The trekboers had three great advantages over the San in this competition – they had horses, guns and wagons.  The eland was the preferred animal of the trekboers to make biltong; they had been shot out of the land west of the Sak river by the 1790s. Once the trekboers were established in the Roggeveld they penetrated deep past the Sak river in search of game to provide their food.  The trekboers and San had been competing for the same resource – the wild game but the trekboers had been more successful because of their horses, guns & wagons (game cut up dried as biltong & taken out by the wagon load).
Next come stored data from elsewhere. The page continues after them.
==> src/scanout/vgaTiming.sv <==
`timescale 1ns/1ps

module vgaTiming
(
	input  logic clk,
	input  logic reset,
	output fbPkg::cntT hCount,
	output fbPkg::cntT vCount,
	output logic active,
	output logic hsyncRaw,
	output logic vsyncRaw,
	output logic frameEnd
);

	logic lineEnd;
	logic lastLine;

	assign lineEnd = hCount == fbPkg::cntT'(fbPkg::hTotal - 1);
	assign lastLine = vCount == fbPkg::cntT'(fbPkg::vTotal - 1);
	assign frameEnd = lineEnd && lastLine; // Last pixel of the frame.

	////////////////////////////////////////////////////////////
	// Raster counters.
	////////////////////////////////////////////////////////////
	always_ff @(posedge clk)
	begin
		if (reset)
		begin
			hCount <= '0;
			vCount <= '0;
		end
		else if (lineEnd)
		begin
			hCount <= '0;
			if (lastLine)
				vCount <= '0;
			else
				vCount <= vCount + 1'b1;
		end
		else
			hCount <= hCount + 1'b1;
	end

	// Visible 640x480 window.
	assign active = (hCount < fbPkg::cntT'(fbPkg::hActive)) &&
		(vCount < fbPkg::cntT'(fbPkg::vActive));

	// Sync pulses, active low.
	assign hsyncRaw = !((hCount >= fbPkg::cntT'(fbPkg::hSyncStart)) &&
		(hCount < fbPkg::cntT'(fbPkg::hSyncEnd)));
	assign vsyncRaw = !((vCount >= fbPkg::cntT'(fbPkg::vSyncStart)) &&
		(vCount < fbPkg::cntT'(fbPkg::vSyncEnd)));

	aCountRange: assert property (@(posedge clk) disable iff (reset)
		(hCount < fbPkg::cntT'(fbPkg::hTotal)) && (vCount < fbPkg::cntT'(fbPkg::vTotal)))
		else $error("raster counter out of range");

endmodule

==> config.mk <==
export PLATFORM = sky130hd
export DESIGN_NAME = vgaTiming
export DESIGN_NICKNAME = d
export VERILOG_FILES = /design/src/common/fbPkg.sv /design/src/scanout/vgaTiming.sv
export SDC_FILE = /design/constraint.sdc
export NUM_CORES = 1
export LEC_CHECK = 0
export BUFFER_PORTS_ARGS = -buffer_cell sky130_fd_sc_hd__clkbuf_2
export CORE_ASPECT_RATIO = 0.75
export CORE_UTILIZATION = 30
export CTS_CLUSTER_DIAMETER = 50
export CTS_CLUSTER_SIZE = 28
export DETAILED_ROUTE_END_ITERATION = 10
export PLACE_DENSITY = 0.61
export SETUP_SLACK_MARGIN = 0.15
export SLEW_MARGIN = 15
export SYNTH_ARGS = -nofsm -noshare
export SYNTH_HDL_FRONTEND = slang
export SYNTH_SLANG_ARGS = --single-unit
export TNS_END_PERCENT = 20
==> constraint.sdc <==
create_clock -name clk -period 2.75 [get_ports clk]
set_input_delay 0.4125 -clock clk [delete_from_list [all_inputs] [get_ports clk]]
set_output_delay 0.4125 -clock clk [all_outputs]
set_load 0.05 [all_outputs]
The San could not provide for themselves because there was simply not enough game available to them.  They had three options, move away, exploit the sheep and cattle as substitutes or starve to death.  They elected to exploit the trekboer’s animals.

In response to the San raids on their sheep & cattle the trekboers raised commandos to recapture the animals and eliminate the ‘vermin’.  It was a contest for resources – water, grazing and wild animals.  The British tried to break the cycle by creating a no-crossing border along the Sak river but it was not successful because 1. The game available to the San was too sparse & 2. The trekboers continued to go after the wild animals across the Sak river.  The San were largely exterminated by the commando raids and hunting raids.  The survivors were forced to flee to the Kalahari.  The San had exploited the game in a sustainable manner but the trekboers almost exterminated them – they did in the case of the blaubok (1800) and the quagga (1870s).

The Khoikhoi were, like the trekboers,  pastoralists but they did not have the same hunting imperative as the trekboers because their animals satisfied their needs largely.  The Khoikhoi and San were able to coexist amicably.  The San were the original occupants of the territory; the Khoikhoi arrived in the Upington area about 500AD and continued to expand southwards wherever their sheep and cattle could go.


From the van Rensburg source (page d1).  A drawing by Lichtenstein of the Kareeberg (Canarvon) area in 1803.  Besides the ostriches there is other game to be seen there still.  I include this drawing here simply because I like it & found it while looking for info to put here.

'----------------------

EDIT 2017/12/03.  In 2015 we went to the Kareeberg in my Terios.  I was looking for that view of Lichtenstei's.  I found that it was looking at the mountains from the northern side.  We went to Canarvon then took the road to Brandvlei past the SKA.  We turned south from that road to get back to Williston and found this view, which is typical of what the Kareeberg look like from the northern side.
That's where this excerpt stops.